Segundo, dieron el ejemplo a sus hijos en cuanto a valorar la verdad dondequiera que la encontraran. De buena voluntad, aun dichosamente, aprendieron de uno de sus hijos en vez de sentir que, como padres, eran ellos los que tenían que saber todas las respuestas.
Tercero, la devoción al Evangelio fue su prioridad principal. Aun cuando fueron llamados a soportar la pobreza, la desesperación, la enfermedad y el escarnio, no dudaron en su alianza a la verdad.
Cuarto, aunque tenían pocos medios, los compartieron de forma gustosa y sirvieron a los demás santos y a la comunidad tanto como pudieron.

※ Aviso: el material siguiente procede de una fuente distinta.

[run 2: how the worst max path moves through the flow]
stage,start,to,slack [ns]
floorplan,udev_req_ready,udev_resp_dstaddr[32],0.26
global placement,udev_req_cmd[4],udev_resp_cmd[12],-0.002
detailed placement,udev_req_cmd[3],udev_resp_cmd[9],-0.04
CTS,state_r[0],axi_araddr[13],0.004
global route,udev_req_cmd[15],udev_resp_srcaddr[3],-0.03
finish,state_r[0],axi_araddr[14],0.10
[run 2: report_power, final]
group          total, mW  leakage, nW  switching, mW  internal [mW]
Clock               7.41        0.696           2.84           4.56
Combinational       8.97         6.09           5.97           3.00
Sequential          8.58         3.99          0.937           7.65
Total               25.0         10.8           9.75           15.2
===== src/rtl/led_frame_tx.sv =====
// Three-wire (clock/data/latch) serial transmitter for 74HC595-style LED chains.
// Holds one pending word; words overwritten before transmission are counted.
module led_frame_tx #(
  parameter int unsigned DATA_W  = 10,
  parameter int unsigned CLK_DIV = 4
) (
  input  logic              clk,
  input  logic              rst,
  input  logic [DATA_W-1:0] i_data,
  input  logic              i_valid,
  output logic              o_ser_clk,
  output logic              o_ser_dat,
  output logic              o_ser_latch,
  output logic              o_busy,
  output logic [7:0]        o_drop_cnt
);

  localparam int unsigned BW = $clog2(DATA_W) + 1;
  localparam int unsigned PW = $clog2(CLK_DIV) + 1;

  typedef enum logic [1:0] {IDLE, SHIFT_LO, SHIFT_HI, LATCH} state_t;

  state_t            r_state, w_state;
  logic [DATA_W-1:0] r_sh, w_sh;
  logic [BW-1:0]     r_bit, w_bit;
  logic [PW-1:0]     r_ph, w_ph;
  logic [DATA_W-1:0] r_pend, w_pend;
  logic              r_pend_v, w_pend_v;
  logic [7:0]        r_drop_cnt, w_drop_cnt;
  logic              r_ser_clk, r_ser_dat, r_ser_latch, r_busy;
  logic              w_ser_clk, w_ser_dat, w_ser_latch, w_busy;
  logic              w_ph_done, w_last_bit, w_latch_exit;

  assign w_ph_done    = (r_ph == PW'(CLK_DIV - 1));
  assign w_last_bit   = (r_bit == BW'(DATA_W - 1));
  assign w_latch_exit = (r_state == LATCH) && w_ph_done;

  // Next-state, datapath and next-output logic; outputs follow the next state.
  always_comb begin
    w_state    = r_state;
    w_sh       = r_sh;
    w_bit      = r_bit;
    w_ph       = r_ph;
    w_pend     = r_pend;
    w_pend_v   = r_pend_v;
    w_drop_cnt = r_drop_cnt;

    case (r_state)
      IDLE: begin
        if (i_valid) begin
          w_sh    = i_data;
          w_bit   = '0;
          w_ph    = '0;
          w_state = SHIFT_LO;
        end
      end
      SHIFT_LO: begin
        if (w_ph_done) begin
          w_ph    = '0;
          w_state = SHIFT_HI;
        end else begin
          w_ph = r_ph + PW'(1);
        end
      end
      SHIFT_HI: begin
        if (w_ph_done) begin
          w_ph    = '0;
          w_sh    = r_sh << 1;
          w_bit   = r_bit + BW'(1);
          w_state = w_last_bit ? LATCH : SHIFT_LO;
        end else begin
          w_ph = r_ph + PW'(1);
        end
      end
      LATCH: begin
        if (w_ph_done) begin
          w_ph  = '0;
          w_bit = '0;
          if (r_pend_v) begin
            w_sh     = r_pend;
            w_pend_v = 1'b0;
            w_state  = SHIFT_LO;
          end else if (i_valid) begin
            w_sh    = i_data;
            w_state = SHIFT_LO;
          end else begin
            w_state = IDLE;
          end
        end else begin
          w_ph = r_ph + PW'(1);
        end
      end
      default: w_state = IDLE;
    endcase

    // A strobe outside IDLE lands in pend unless it went straight into sh at latch exit.
    if (i_valid && (r_state != IDLE) && !(w_latch_exit && !r_pend_v)) begin
      w_pend   = i_data;
      w_pend_v = 1'b1;
      if (r_pend_v && !w_latch_exit && (r_drop_cnt != 8'hFF))
        w_drop_cnt = r_drop_cnt + 8'd1;
    end

    w_ser_clk   = (w_state == SHIFT_HI);
    w_ser_dat   = ((w_state == SHIFT_LO) || (w_state == SHIFT_HI)) && w_sh[DATA_W-1];
    w_ser_latch = (w_state == LATCH);
    w_busy      = (w_state != IDLE);
  end

  always_ff @(posedge clk or posedge rst) begin
    if (rst) begin
      r_state     <= IDLE;
      r_sh        <= '0;
      r_bit       <= '0;
      r_ph        <= '0;
      r_pend      <= '0;
      r_pend_v    <= 1'b0;
      r_drop_cnt  <= 8'd0;
      r_ser_clk   <= 1'b0;
      r_ser_dat   <= 1'b0;
      r_ser_latch <= 1'b0;
      r_busy      <= 1'b0;
    end else begin
      r_state     <= w_state;
      r_sh        <= w_sh;
      r_bit       <= w_bit;
      r_ph        <= w_ph;
      r_pend      <= w_pend;
      r_pend_v    <= w_pend_v;
      r_drop_cnt  <= w_drop_cnt;
      r_ser_clk   <= w_ser_clk;
      r_ser_dat   <= w_ser_dat;
      r_ser_latch <= w_ser_latch;
      r_busy      <= w_busy;
    end
  end

  assign o_ser_clk   = r_ser_clk;
  assign o_ser_dat   = r_ser_dat;
  assign o_ser_latch = r_ser_latch;
  assign o_busy      = r_busy;
  assign o_drop_cnt  = r_drop_cnt;

endmodule


===== config.mk =====
export PLATFORM = sky130hd
export DESIGN_NAME = led_frame_tx
export DESIGN_NICKNAME = d
export VERILOG_FILES = /design/src/rtl/led_frame_tx.sv
export SDC_FILE = /design/constraint.sdc
export NUM_CORES = 1
export LEC_CHECK = 0
export CORE_MARGIN = 2
export CORE_UTILIZATION = 60
export CTS_CLUSTER_SIZE = 25
export DETAILED_ROUTE_END_ITERATION = 10
export PLACE_DENSITY_LB_ADDON = 0.08
export SLEW_MARGIN = 25
export SYNTH_ARGS = -nofsm -noshare
export SYNTH_HDL_FRONTEND = slang
export SYNTH_SLANG_ARGS = --single-unit

===== constraint.sdc =====
create_clock -name clk -period 4 [get_ports clk]
set_input_delay 1.2 -clock clk [delete_from_list [all_inputs] [get_ports clk]]
set_output_delay 1.2 -clock clk [all_outputs]
set_load 0.02 [all_outputs]

### Word level (Yosys, flattened, before mapping)

Index checks and enable logic that the tools add are counted.

* bits of input ports: 13
* flip-flop bits (word level): 43
* output and inout port bits: 12

* add/subtract/negate cells: 3
* mux-type cells: 23
* eq/ne operators: 12
* reduce and logical (&&, ||, !) cells: 22

Operator list (number)
* 10-bit two-way mux: 4
* 10-bit case mux with 3 select lines: 1
* 5-bit two-way mux: 3
* 5-bit case mux with 3 select lines: 1
* 2-bit two-way mux: 5
* 8-bit by 1-bit adder with 8-bit output, second input constant: 1
* 2-bit equality test, second input constant: 4
* 8-bit != test, second input constant: 1
* 2-bit case mux with 4 select lines: 1
* 2-bit nonzero test: 4
* 1-bit logical AND: 7
* 3-bit two-way mux: 2
* 2-bit != test, second input constant: 3
* 3-bit case mux with 2 select lines: 1
* 5-bit by 1-bit adder with 5-bit output, second input constant: 1
* 5-bit by 4-bit equality test with 1-bit output, second input constant: 1
* 1-bit two-way mux: 5
* 2-bit by 1-bit equality test with 1-bit output, second input constant: 2
* 2-bit AND reduction: 2
* 4-bit AND reduction: 1
* 3-bit by 1-bit adder with 3-bit output, second input constant: 1
* 3-bit by 2-bit equality test with 1-bit output, second input constant: 1
* 1-bit zero test: 3
* 3-bit AND reduction: 1
* 4 further kinds: 4

### Depth between registers and ports, before layout

Gate-level depths: netlist of run 1.

* depth after elaboration: 7
* mapped depth: 7

### Worst setup path after synthesis of run 1

OpenSTA, ideal clock, no wires.

* kind: in2reg
* start point: input port i_valid
* end point: register r_ser_dat (netlist: o_ser_dat)
* setup slack: 1.613 ns
* data arrival time: 2.307 ns
* stages: 5
* required time: 3.920 ns
* path buffers: 1
* path through: buf_2 inv_1 a221o_1 ha_1 nor3_2

* longest elaborated chain between the ends: 7

RTL lines
* start: declaration: line 10 `input logic i_valid,`
* 1-bit two-way mux: line 83 `end else if (i_valid) begin`
* 1-bit two-way mux: line 79 `if (r_pend_v) begin`
* 2-bit two-way mux: line 76 `if (w_ph_done) begin`
* 2-bit case mux with 4 select lines: line 48 `case (r_state)`
* 2-bit by 1-bit equality test with 1-bit output / 2-bit equality test (equally long branches): line 105 `w_ser_dat = ((w_state == SHIFT_LO) || (w_state == SHIFT_HI)) && w_sh[DATA_W-1];`
* 1-bit logical OR: line 105
* 1-bit logical AND (*): line 105
* via w_ser_dat: line 31 `logic w_ser_clk, w_ser_dat, w_ser_latch, w_busy;`
* end signal: assignment: line 132 `r_ser_dat <= w_ser_dat;`
* end: declaration: line 30 `logic r_ser_clk, r_ser_dat, r_ser_latch, r_busy;`

Mark *: on every way through the listed nets, which the timed path passes. The rest lies on a longest branch. The select of a mux whose other input is x is not followed.
A chain may end at the register's enable or synchronous reset.

### Final worst setup path of run 1

Ends and elaborated chain as after synthesis.

==> impl_metrics.yaml, run 1 <==
global_routing:
  grt_remaining_overflow: 0
  grt_pass1_vias: 1524
  grt_usage: 0.2203
  grt_pass1_wl_um: 7031
  grt_max_degree: 17
  antenna_found_initial: 0
timing:
  setup_slack_ps: 1229
  finalSetupTns_ps: 0
  setup_viol: 0
  hold_viol_final: 0
  clock.fmax_mhz: 360.9
  whs_ps: 507.1
  grt_setup_unrepaired: "false"
  fin_crit_ps: 2771
  worst_pin_slew_ps: 574.1
  min_period_over_period: 0.6927
  fin_worst_skew_ps: 12.10
  relSlewSlack: 0.6168
  maxSlewViolCount: 0
critical_path:
  worstReg2RegStart: "r_ph[0]$_DFFE_PP0P_"
  critPathLaunchType: "input port"
  r2r_slack_ps: 1930
  crit_type: "in2reg"
  critical_path_arrival_ps: 3050
  worst_setup_path_end_kind: "flop"
  cp-startpoint: "i_valid"
  cp.required_ps: 4280
  path_max_fanout: 9
floorplanning:
  ioPinCount: 25
  dieArea_um2: 4138
  start_util: 0.6392
  row_count: 21
  die_h_um: 64.33
  core_area_um2: 3416
  die_w_um: 64.33
clock_tree:
  cts_max_path_buffers: 2
  cts_tree: "built"
  clk_pin_slew_worst_paths_ps: 120
  cts_resized: 0
  numCtsBuffers: 5
  numClockSinks: 43
  htree_levels: 2
  clock_latency_ps: 360
  cts-root-buf: "clkbuf_4"
  ctsHoldBuffers: 0
  cts_setup_buffers: 0
yosys:
  synth_top_area_share: 0.4928
  synth_area_leaders: "dfrtp_1 (49%), mux2_2 (6.7%), a221o_1 (4.6%)"
  ys_types: 46
  synth_top_flop_cell: "dfrtp_1"
  synth_cells: 180
  syn_area_per_cell_um2: 12.13
  synth.most_common_cell: "dfrtp_1"
  synth_area_leader_cell: "dfrtp_1"
  ys_top_cells_by_count: "dfrtp_1 (43), mux2_2 (13), nand2_1 (12)"
  synth_edf_count: 0
  ys_seq_area_frac: 0.4928
  syn-num-nets: 200
  async_flop_share: 1.000
  synth.ff_latch_count: 43
  ys_warn_count: 0
  syn_area_um2: 2183
detailed_routing:
  drc: 0
  ant_nets: 0
  drt_iter0_drc: 98
  routed_wl_um: 4219
  dr_total_vias: 1555
  dr.pass1.iters: 4
  wire_per_inst_um: 16.74
  via_per_inst: 6.171
power:
  p_clk_frac: 0.272
  p_sw_frac: 0.2882
  switchingPower_mw: 0.3039
  power_frac_seq: 0.503
  p_int_mw: 0.7507
  total_power_mw: 1.055
  power_density_nw_per_um2: 418.9
  vdd_ir_drop_max_mv: 0.3667
  leakage_nw: 1.125
  pwr-share-comb: 0.226
place:
  placed_area_um2: 2431
  portBuffers: 24
  hpwlAfterDp_um: 3050
  gp_congestion: 0.7674
  pre_cts_ws_ps: 888.9
  dp_cells: 244
cells_and_area:
  syn_to_final_growth_pct: 15.30
  nets: 225
  drive_gt1_frac: 0.1845
  multi_input_area_um2: 1012
  nFillCells: 256
  fin_cells: 252
  finalInstanceArea_um2: 2517
  diodes: 0
  seq_area_um2: 1076
  final_util: 0.7370
run:
  drv_cap: 0
outcome:
  status: "completed"
worst_hold_path:
  min_from: "o_drop_cnt[3]$_DFFE_PP0P_"
  min_path_type: "reg2reg"
==> power groups by stage <==
stage	sequential, mW	combinational, mW	clock, mW
2_1_floorplan	0.572	0.0924	0
3_3_place_gp	0.532	0.234	0
3_5_place_dp	0.537	0.240	0
4_1_cts	0.530	0.241	0.290
5_1_grt	0.538	0.258	0.310
6_report	0.530	0.238	0.286
==> state kept, by name, indices dropped and copies added, names as in the netlist <==
register,cells
r_state,2
o_ser_latch,1
o_ser_clk,1
r_bit,5
o_busy,1
r_ph,3
o_ser_dat,1
r_pend,10
o_drop_cnt,8
r_pend_v,1
r_sh,10
==> layout make-up <==
cell class / instances / share of cell area
inverter: 8 / 0.01193
sequential: 43 / 0.4274
multi-input combinational: 121 / 0.4021
timing repair buffer: 26 / 0.1014
tap: 46 / 0.02286
clock buffer: 6 / 0.02038
clock inverter: 2 / 0.01392
==> worst max-delay path, cell delays in order <==
cell             delay (ps)
clkdlybuf4s50_1         760
inv_1                   210
a221o_1                 400
ha_1                    320
nor3_2                  170
==> cells by family (layout without fill, tap and decap cells) <==
kind of cell,after synthesis,in the layout,synth area share
AOI/OAI and AO/OA,47,47,0.1840
muxes,15,15,0.07622
adders and majority gates,7,7,0.04011
DFF,43,43,0.4928
xor gates and xnor gates,6,6,0.02407
and+or+nand+nor,46,46,0.1392
buffers and inverters,16,42,0.04355
==> path summary, 6_finish.rpt <==
| path | end | cells after the start |
|---|---|---|
| max | o_ser_dat$_DFF_PP0_ | 5 |
| min reg2reg | o_drop_cnt[3]$_DFFE_PP0P_ | 1 |
| min in group asynchronous | r_pend[4]$_DFFE_PP0P_ | 2 |
| max reg2reg | o_ser_dat$_DFF_PP0_ | 7 |
| min | o_drop_cnt[3]$_DFFE_PP0P_ | 1 |
| max in group asynchronous | r_bit[4]$_DFFE_PP0P_ | 3 |
==> cells in the final DEF (no fill, tap or decap), types with 2 or more instances in the layout <==
cell type | netlist | routed
a221o_1 | 10 | 10
a22o_1 | 10 | 10
nand4_1 | 5 | 5
clkbuf_4 | 0 | 5
inv_1 | 8 | 8
buf_4 | 0 | 2
mux2_2 | 13 | 13
a21oi_1 | 6 | 6
o21ai_0 | 7 | 7
nor2_1 | 6 | 6
ha_1 | 7 | 7
or2_2 | 2 | 2
nand3_1 | 4 | 4
mux2i_1 | 2 | 2
a21o_1 | 2 | 2
nand2b_1 | 2 | 2
dfrtp_1 | 43 | 43
xnor2_1 | 5 | 5
nand2_1 | 12 | 12
clkdlybuf4s50_1 | 0 | 24
a32o_1 | 2 | 2
and2_1 | 2 | 2
==> per-layer routing <==
layer | GRT usage | up-vias | wire length [um]
met1 | 0.2954 | 791 | 1900
met4 | 0.05053 | 0 | 42
met2 | 0.3633 | 35 | 2109
met3 | 0.05458 | 5 | 166
li1 | - | 724 | -
met5 | 0 | - | 0
(Power assumes the default switching activity.)
==> run 2, diff against run 1 <==
--- a/config.mk
+++ b/config.mk
@@ -6,7 +6,7 @@
 export NUM_CORES = 1
 export LEC_CHECK = 0
 export CORE_MARGIN = 2
-export CORE_UTILIZATION = 60
+export CORE_UTILIZATION = 50
 export CTS_CLUSTER_SIZE = 25
 export DETAILED_ROUTE_END_ITERATION = 10
 export PLACE_DENSITY_LB_ADDON = 0.08
==> constraint.sdc (replaced) <==
create_clock -name clk -period 2.4 [get_ports clk]
set_input_delay 0.72 -clock clk [delete_from_list [all_inputs] [get_ports clk]]
set_output_delay 0.72 -clock clk [all_outputs]
set_load 0.02 [all_outputs]
==> impl_metrics.yaml, run 2 (synthesis results as in run 1) <==
timing:
  finalSetupTns_ps: 0
  maxSlewViolCount: 0
  relSlewSlack: 0.6456
  worst_pin_slew_ps: 531.6
  hold_viol_final: 0
  fin_crit_ps: 2091
  whs_ps: 504.6
  min_period_over_period: 0.8712
  setup_viol: 0
  fin_worst_skew_ps: 6.415
  clock.fmax_mhz: 478.3
  grt_setup_unrepaired: "false"
clock_tree:
  cts-root-buf: "clkbuf_8"
  clock_latency_ps: 290
  cts_tree: "built"
  cts_resized: 0
  clk_pin_slew_worst_paths_ps: 70
  cts_max_path_buffers: 2
  ctsHoldBuffers: 0
  htree_levels: 2
  numClockSinks: 43
  numCtsBuffers: 5
  cts_setup_buffers: 0
floorplanning:
  die_w_um: 70.08
  ioPinCount: 25
  core_area_um2: 4294
  row_count: 24
  start_util: 0.5084
  dieArea_um2: 4911
  die_h_um: 70.08
global_routing:
  grtUsageMet2: 0.3090
  grt_remaining_overflow: 0
  grt_pass1_wl_um: 7555
  grt_pass1_vias: 1600
  grt_usage: 0.1935
  grt_max_degree: 44
  busiest_layer: "met2"
  grt_use_met3: 0.05051
  grt_util_met1: 0.2566
  antenna_found_initial: 0
detailed_routing:
  ant_nets: 0
  wire_per_inst_um: 16.64
  dr.pass1.iters: 4
  drt_iter0_drc: 99
  dr_total_vias: 1544
  via_per_inst: 5.961
  drc: 0
  routed_wl_um: 4309
power:
  leakage_nw: 1.128
  total_power_mw: 1.705
  vdd_ir_drop_max_mv: 0.6006
  power_density_nw_per_um2: 672.9
critical_path:
  worst_setup_path_end_kind: "output pin"
  cpPeakStageDelay_ps: 640
  cp_top_family: "buffers and inverters"
  path_cells: "clkdlybuf4s50_1"
  worst-path-buf-inv: 1
  critPathLaunchType: "flop"
  cp.required_ps: 1680
  slowest_stage: "clkdlybuf4s50_1"
  crit_type: "reg2out"
  critical_path_arrival_ps: 1370
  path_max_fanout: 6
cells_and_area:
  finalInstanceArea_um2: 2534
  drive_gt1_frac: 0.1836
  nets: 228
  nFillCells: 377
  diodes: 0
  final_cell_mix: "dfrtp_1 (43), clkdlybuf4s50_1 (24), mux2_2 (13)"
  final_common_cell: "dfrtp_1"
  fin_cells: 259
  syn_to_final_growth_pct: 16.05
place:
  dp_cells: 253
  placed_area_um2: 2461
  gp_congestion: 0.7734
  portBuffers: 24
  hpwlAfterDp_um: 3044
outcome:
  status: "completed"
run:
  drv_cap: 0
worst_hold_path:
  min_path_type: "reg2reg"
## run 2: cell count changes in the layout (fill, tap and decap cells not counted)
cell,previous run,this run
clkbuf_4,5,0
clkinv_2,1,0
clkbuf_1,0,1
buf_4,2,5
bufinv_16,1,0
clkbuf_8,1,5
## run 2: final timing paths
| path | startpoint | to | slack [ps] | depth (start not counted) |
|---|---|---|---|---|
| worst max-delay path | o_drop_cnt[0]$_DFFE_PP0P_ | o_drop_cnt[0] | 310 | 1 |
| worst max register to register | r_ph[0]$_DFFE_PP0P_ | o_ser_dat$_DFF_PP0_ | 390 | 7 |
| max in group asynchronous | rst | r_ph[0]$_DFFE_PP0P_ | 1170 | 3 |
| min in group asynchronous | rst | o_drop_cnt[4]$_DFFE_PP0P_ | 860 | 3 |
| worst min-delay path | r_pend[0]$_DFFE_PP0P_ | r_pend[0]$_DFFE_PP0P_ | 500 | 1 |
| worst min register to register | r_pend[0]$_DFFE_PP0P_ | r_pend[0]$_DFFE_PP0P_ | 500 | 1 |
## run 2: per-layer routing
metal	wire [um]	vias up
met5	0	-
met4	56	0
met3	151	7
met2	2095	22
met1	2005	787
li1	-	728
## run 2: power breakdown
| group | internal (mW) | switching [mW] | total [mW] | leakage (nW) |
|---|---|---|---|---|
| sequential | 0.801 | 0.0867 | 0.888 | 0.529 |
| combinational | 0.206 | 0.194 | 0.400 | 0.562 |
| clock | 0.194 | 0.223 | 0.417 | 0.0371 |
| total | 1.20 | 0.503 | 1.70 | 1.13 |
## run 2: final cells by class
type	count	area [um^2]	share of cell area
Clock buffer	6	72.57	0.02864
Timing Repair Buffer	29	277.8	0.1096
Inverter	8	30.03	0.01185
Tap cell	52	65.06	0.02568
Multi-Input combinational cell	121	1012	0.3995
Sequential cell	43	1076	0.4247
## run 2: through the flow
stage	utilization	setup slack, ps
4_1_cts	0.5900	298.3
5_1_grt	0.5900	234.3
2_1_floorplan	-	492.8
3_5_place_dp	0.5731	75.47
6_report	0.5900	309.2
3_3_place_gp	0.5731	114.0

Quinto, mantuvieron unida a su familia. Ya fuera que se les expulsara por la persecución o que se congregaran con los santos, Joseph Smith, padre, y Lucy llevaron consigo incluso a sus hijos casados, nutriendo así su fe, cuidando de ellos cuando estaban enfermos y proporcionándoles apoyo amoroso.
Sexto, perseveraron hasta el fin. A pesar de las pruebas y el sufrimiento que pudieran haber sido causa de amargura y que hicieran que dudaran de su fe, permanecieron fieles. En 1840, Joseph Smith, padre, falleció siendo Patriarca de la Iglesia, rodeado de sus familiares y de los santos. Su esposa, de 70 años, permaneció en Nauvoo con sus cuatro hijos que quedaban vivos y su nuera, Emma, cuando los santos partieron en 1846; pero la fe de Lucy en la misión de su hijo José jamás vaciló.
Siendo los primeros creyentes, ella y su esposo fijaron un nivel de lo que es ser padres ejemplares y de devoción del uno hacia el otro y hacia la verdad. Su ejemplo ilumina el camino a todas las familias Santos de los Últimos Días de nuestra época.